High definition cytogenetics and oligonucleotide aCGH analyses of cisplatin-resistant ovarian cancer cells.

Array comparative genomic hybridization (aCGH) is a key platform to assess cancer genomic profiles. Many structural genomic aberrations cannot be detected by aCGH alone. We have applied molecular cytogenetic analyses including spectral karyotyping, multicolor banding, and fluorescence in situ hybridization with aCGH to comprehensively investigate the genomic aberrations associated with cisplatin resistance in A2780 ovarian cancer cells. A2780 is a well-established model of chemotherapeutic resistance with distinct karyotypic abnormalities in the parental and cisplatin-resistant cells. Cytogenetic analysis revealed that two unbalanced translocations, der(8)t(1;8) and der(X)t(X;1), and loss of chromosome 13 were present only in the resistant line. Our aCGH analyses detected imbalances affecting an additional 10.59% of the genome in the cisplatin-resistant cells compared with the parental.

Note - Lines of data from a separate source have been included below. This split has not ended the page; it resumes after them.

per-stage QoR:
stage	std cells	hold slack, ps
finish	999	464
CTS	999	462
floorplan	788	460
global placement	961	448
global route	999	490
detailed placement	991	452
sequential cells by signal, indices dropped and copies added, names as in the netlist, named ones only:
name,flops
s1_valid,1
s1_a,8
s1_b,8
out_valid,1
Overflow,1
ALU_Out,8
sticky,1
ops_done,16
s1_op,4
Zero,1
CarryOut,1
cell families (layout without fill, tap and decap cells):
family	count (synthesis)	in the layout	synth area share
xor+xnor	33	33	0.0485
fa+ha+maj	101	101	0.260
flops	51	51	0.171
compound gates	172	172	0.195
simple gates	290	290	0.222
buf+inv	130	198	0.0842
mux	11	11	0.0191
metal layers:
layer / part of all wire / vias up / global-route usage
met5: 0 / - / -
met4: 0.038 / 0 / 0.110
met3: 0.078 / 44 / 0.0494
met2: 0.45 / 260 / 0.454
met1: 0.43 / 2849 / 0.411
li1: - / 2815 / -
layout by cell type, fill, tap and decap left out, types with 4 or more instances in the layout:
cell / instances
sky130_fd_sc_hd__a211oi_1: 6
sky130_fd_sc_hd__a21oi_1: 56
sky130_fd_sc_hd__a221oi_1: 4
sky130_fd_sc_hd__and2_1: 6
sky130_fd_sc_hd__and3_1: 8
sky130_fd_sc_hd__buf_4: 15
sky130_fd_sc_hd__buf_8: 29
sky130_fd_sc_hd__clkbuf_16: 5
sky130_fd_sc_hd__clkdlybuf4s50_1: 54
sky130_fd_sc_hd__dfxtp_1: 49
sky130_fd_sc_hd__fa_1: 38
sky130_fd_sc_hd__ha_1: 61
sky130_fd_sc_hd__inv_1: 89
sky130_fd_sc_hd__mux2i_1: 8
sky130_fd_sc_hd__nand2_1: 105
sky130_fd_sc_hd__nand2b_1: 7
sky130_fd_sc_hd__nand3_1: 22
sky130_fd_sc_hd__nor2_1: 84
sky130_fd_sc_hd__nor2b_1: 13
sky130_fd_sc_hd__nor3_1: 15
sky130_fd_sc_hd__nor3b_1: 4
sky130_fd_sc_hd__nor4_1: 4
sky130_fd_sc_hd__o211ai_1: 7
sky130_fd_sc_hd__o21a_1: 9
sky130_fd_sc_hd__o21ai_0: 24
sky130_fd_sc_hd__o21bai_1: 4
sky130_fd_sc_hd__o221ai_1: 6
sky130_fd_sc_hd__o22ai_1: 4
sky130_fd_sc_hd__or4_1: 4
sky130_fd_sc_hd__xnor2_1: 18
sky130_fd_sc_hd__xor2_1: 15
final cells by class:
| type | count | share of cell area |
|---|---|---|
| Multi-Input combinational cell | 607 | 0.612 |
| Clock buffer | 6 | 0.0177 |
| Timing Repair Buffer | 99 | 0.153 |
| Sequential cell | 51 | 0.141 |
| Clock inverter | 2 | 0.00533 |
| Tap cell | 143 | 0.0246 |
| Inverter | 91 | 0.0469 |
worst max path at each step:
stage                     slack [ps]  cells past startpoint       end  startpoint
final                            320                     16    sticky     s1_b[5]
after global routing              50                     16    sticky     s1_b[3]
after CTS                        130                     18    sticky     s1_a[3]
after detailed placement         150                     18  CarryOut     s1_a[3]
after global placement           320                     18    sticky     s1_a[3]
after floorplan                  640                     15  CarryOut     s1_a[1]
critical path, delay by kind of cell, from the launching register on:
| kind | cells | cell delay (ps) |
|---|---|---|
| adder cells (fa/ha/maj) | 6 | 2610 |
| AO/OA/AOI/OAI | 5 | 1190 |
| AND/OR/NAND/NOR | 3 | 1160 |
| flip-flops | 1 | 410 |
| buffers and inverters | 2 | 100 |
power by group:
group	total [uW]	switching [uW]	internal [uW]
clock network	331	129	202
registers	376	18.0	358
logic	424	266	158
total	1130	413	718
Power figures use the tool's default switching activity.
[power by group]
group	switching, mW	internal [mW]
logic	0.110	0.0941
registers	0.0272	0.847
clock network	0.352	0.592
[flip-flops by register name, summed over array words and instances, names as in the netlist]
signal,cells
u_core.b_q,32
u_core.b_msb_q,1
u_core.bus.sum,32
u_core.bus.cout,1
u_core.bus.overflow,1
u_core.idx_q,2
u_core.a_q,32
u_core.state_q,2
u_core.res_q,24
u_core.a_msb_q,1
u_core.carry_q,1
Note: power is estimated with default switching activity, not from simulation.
--- config.mk ---
export PLATFORM = sky130hd
export DESIGN_NAME = lsu_data_port_flat
export DESIGN_NICKNAME = d
export VERILOG_FILES = /design/src/rtl/lsu_data_port_if.sv /design/src/rtl/lsu_data_port.sv /design/src/flat_wrapper.sv
export SDC_FILE = /design/constraint.sdc
export NUM_CORES = 1
export LEC_CHECK = 0
export CAP_MARGIN = 20
export CORE_UTILIZATION = 47
export DETAILED_ROUTE_END_ITERATION = 10
export PLACE_DENSITY = 0.95
export SYNTH_ARGS = -nofsm -noshare
export SYNTH_HDL_FRONTEND = slang
export SYNTH_SLANG_ARGS = --single-unit
--- constraint.sdc ---
create_clock -name clk -period 3.6 [get_ports clk]
set_clock_uncertainty 0.1 [all_clocks]
set_input_delay 0.54 -clock clk [delete_from_list [all_inputs] [get_ports clk]]
set_output_delay 0.54 -clock clk [all_outputs]
set_load 0.1 [all_outputs]
--- src/rtl/pipe_ctrl.sv ---
// Y86-64 pipeline control unit. It detects hazards, drives the stall and
// bubble signals for the pipeline registers, and owns the condition codes,
// the sticky halt flag and the cycle/stall performance counters.
module pipe_ctrl #(
    parameter int unsigned CNT_W = 32,
    parameter logic [3:0]  RNONE = 4'hF
) (
    input  logic             clock,
    input  logic             reset,
    input  logic [3:0]       D_icode,
    input  logic [3:0]       d_srcA,
    input  logic [3:0]       d_srcB,
    input  logic [3:0]       E_icode,
    input  logic [3:0]       E_dstM,
    input  logic             e_Cnd,
    input  logic             set_cc,
    input  logic [2:0]       new_cc,
    input  logic [3:0]       M_icode,
    input  logic [2:0]       m_stat,
    input  logic [2:0]       W_stat,
    output logic [2:0]       cc,
    output logic             F_stall,
    output logic             D_stall,
    output logic             D_bubble,
    output logic             E_bubble,
    output logic             M_bubble,
    output logic             W_stall,
    output logic             halted,
    output logic [CNT_W-1:0] cycle_cnt,
    output logic [CNT_W-1:0] stall_cnt
);

    localparam logic [3:0] I_OPQ   = 4'h6;
    localparam logic [3:0] I_MRMOV = 4'h5;
    localparam logic [3:0] I_JXX   = 4'h7;
    localparam logic [3:0] I_RET   = 4'h9;
    localparam logic [3:0] I_POP   = 4'hB;

    localparam logic [2:0] S_HLT = 3'd2;
    localparam logic [2:0] S_ADR = 3'd3;
    localparam logic [2:0] S_INS = 3'd4;

    localparam logic [2:0]       CC_RESET = 3'b100;
    localparam logic [CNT_W-1:0] CNT_ONE  = {{(CNT_W-1){1'b0}}, 1'b1};

    logic             loaduse;
    logic             mispred;
    logic             ret_any;
    logic             m_exc;
    logic             w_exc;

    logic [2:0]       cc_q, cc_d;
    logic             halted_q, halted_d;
    logic [CNT_W-1:0] cycle_cnt_q, cycle_cnt_d;
    logic [CNT_W-1:0] stall_cnt_q, stall_cnt_d;

    // Hazard detection from the current stage contents.
    always_comb begin
        loaduse = ((E_icode == I_MRMOV) || (E_icode == I_POP)) &&
                  (E_dstM != RNONE) &&
                  ((E_dstM == d_srcA) || (E_dstM == d_srcB));
        mispred = (E_icode == I_JXX) && !e_Cnd;
        ret_any = (D_icode == I_RET) || (E_icode == I_RET) || (M_icode == I_RET);
        m_exc   = (m_stat == S_HLT) || (m_stat == S_ADR) || (m_stat == S_INS);
        w_exc   = (W_stat == S_HLT) || (W_stat == S_ADR) || (W_stat == S_INS);
    end

    // Pipeline-register controls; reset flushes E/M, halt freezes everything.
    always_comb begin
        F_stall  = 1'b0;
        D_stall  = 1'b0;
        D_bubble = 1'b0;
        E_bubble = 1'b0;
        M_bubble = 1'b0;
        W_stall  = 1'b0;
        if (reset) begin
            E_bubble = 1'b1;
            M_bubble = 1'b1;
        end else if (halted_q) begin
            F_stall  = 1'b1;
            D_stall  = 1'b1;
            E_bubble = 1'b1;
            M_bubble = 1'b1;
            W_stall  = 1'b1;
        end else begin
            // A load/use stall keeps the ret instruction in decode, so it
            // must not also be replaced by a bubble.
            F_stall  = loaduse || ret_any;
            D_stall  = loaduse;
            D_bubble = mispred || (ret_any && !loaduse);
            E_bubble = mispred || loaduse;
            M_bubble = m_exc || w_exc;
            W_stall  = w_exc;
        end
    end

    // Next state for condition codes, halt flag and counters.
    always_comb begin
        cc_d        = cc_q;
        halted_d    = halted_q;
        cycle_cnt_d = cycle_cnt_q;
        stall_cnt_d = stall_cnt_q;
        if (!halted_q) begin
            // An exception further down the pipe squashes the CC update.
            if (set_cc && (E_icode == I_OPQ) && !m_exc && !w_exc) begin
                cc_d = new_cc;
            end
            if (w_exc) begin
                // The edge that enters the halted state is not counted.
                halted_d = 1'b1;
            end else begin
                cycle_cnt_d = cycle_cnt_q + CNT_ONE;
                if (loaduse || ret_any) begin
                    stall_cnt_d = stall_cnt_q + CNT_ONE;
                end
            end
        end
    end

    // State registers with asynchronous reset.
    always_ff @(posedge clock or posedge reset) begin
        if (reset) begin
            cc_q        <= CC_RESET;
            halted_q    <= 1'b0;
            cycle_cnt_q <= '0;
            stall_cnt_q <= '0;
        end else begin
            cc_q        <= cc_d;
            halted_q    <= halted_d;
            cycle_cnt_q <= cycle_cnt_d;
            stall_cnt_q <= stall_cnt_d;
        end
    end

    assign cc        = cc_q;
    assign halted    = halted_q;
    assign cycle_cnt = cycle_cnt_q;
    assign stall_cnt = stall_cnt_q;

endmodule
### src/rtl/apb_pkg.sv
// Shared types and helpers for the APB interconnect: FSM state encoding,
// default bus widths and width helpers.
package apb_pkg;

    localparam int unsigned APB_ADDR_WIDTH = 32;
    localparam int unsigned APB_DATA_WIDTH = 32;

    typedef enum logic [1:0] {
        IDLE,
        SETUP,
        ACCESS,
        DECERR
    } apb_state_e;

    function automatic int unsigned strb_width(input int unsigned data_width);
        return data_width / 8;
    endfunction

    // Slave index width; never narrower than one bit so a single-slave build stays legal.
    function automatic int unsigned idx_width(input int unsigned num_slaves);
        return (num_slaves > 1) ? $clog2(num_slaves) : 1;
    endfunction

endpackage

### src/rtl/apb_addr_decoder.sv
// Base/mask address decoder with a lowest-index-wins priority encoder.
module apb_addr_decoder
    import apb_pkg::*;
#(
    parameter int unsigned                       ADDR_WIDTH = APB_ADDR_WIDTH,
    parameter int unsigned                       NUM_SLAVES = 2,
    parameter int unsigned                       IDX_W      = idx_width(NUM_SLAVES),
    parameter logic [NUM_SLAVES*ADDR_WIDTH-1:0]  SLAVE_BASE = '0,
    parameter logic [NUM_SLAVES*ADDR_WIDTH-1:0]  SLAVE_MASK = '0
) (
    input  logic [ADDR_WIDTH-1:0] addr,
    output logic                  hit,
    output logic [IDX_W-1:0]      idx
);

    always_comb begin
        hit = 1'b0;
        idx = '0;
        for (int unsigned i = 0; i < NUM_SLAVES; i++) begin
            if (!hit && ((addr & SLAVE_MASK[i*ADDR_WIDTH +: ADDR_WIDTH]) ==
                         SLAVE_BASE[i*ADDR_WIDTH +: ADDR_WIDTH])) begin
                hit = 1'b1;
                idx = IDX_W'(i);
            end
        end
    end

endmodule
[src/rtl/permute_result_pkg.sv]
// permute_result_pkg
//   Shared definitions for the permute result accumulator slice: lane word
//   field layout, the accumulator FSM state type, the unpacked lane fields
//   record and the totals record at the default configuration.
//   Lane word layout (bot beat): [63] ECC, [60:48] pcoeff count, [47:0] sum.
//   Lane A word (top beat): [63:32] busy cycles, [31:0] total cycles.
package permute_result_pkg;

  localparam int RESULT_W     = 64;
  localparam int SUM_W        = 48;
  localparam int PCOEFF_LSB   = 48;
  localparam int PCOEFF_W     = 13;
  localparam int ECC_BIT      = 63;
  localparam int OCC_BUSY_LSB = 32;
  localparam int ECC_CNT_W    = 16;

  typedef enum logic {
    IDLE  = 1'b0,
    ACCUM = 1'b1
  } accState_t;

  typedef struct packed {
    logic                ecc;
    logic [PCOEFF_W-1:0] pcoeff;
    logic [SUM_W-1:0]    sum;
  } laneFields_t;

  // Totals record as seen by the host writer at TOTAL_SUM_W=64, TOTAL_CNT_W=32.
  typedef struct packed {
    logic [63:0]          sum;
    logic [31:0]          pcoeff;
    logic [31:0]          botCount;
    logic [RESULT_W-1:0]  occupancy;
    logic [ECC_CNT_W-1:0] eccErrors;
  } totalsRec_t;

endpackage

DNA copy number changes included deletions at 1p10-p22.1, 8p23.3, and Xq13.1-pter, and a duplication of 8q11.22-q23. Cryptic genomic aberrations associated with concurrent localized changes of specific gene expression included a homozygous deletion of 0.38 Mb at 1p21.3 adjacent to SNX7, and an insertional transposition of 0.85 Mb from 13q12.12 into chromosome 22. This latter rearrangement led to an overexpression of four contiguous genes that flanked one of the breakpoint regions in chromosome 13. Furthermore, 17 genes showed differential expression correlating with genomic gain or loss between the resistant and parent lines, validated by a second expression array platform. These results highlight the integration of comprehensive profiling to determine relationships of genomic aberrations and genes associated with an in vitro drug resistance model in ovarian cancer. This article contains Supplementary Material available at http://www.interscience.wiley.com/jpages/1045-2257/suppmat.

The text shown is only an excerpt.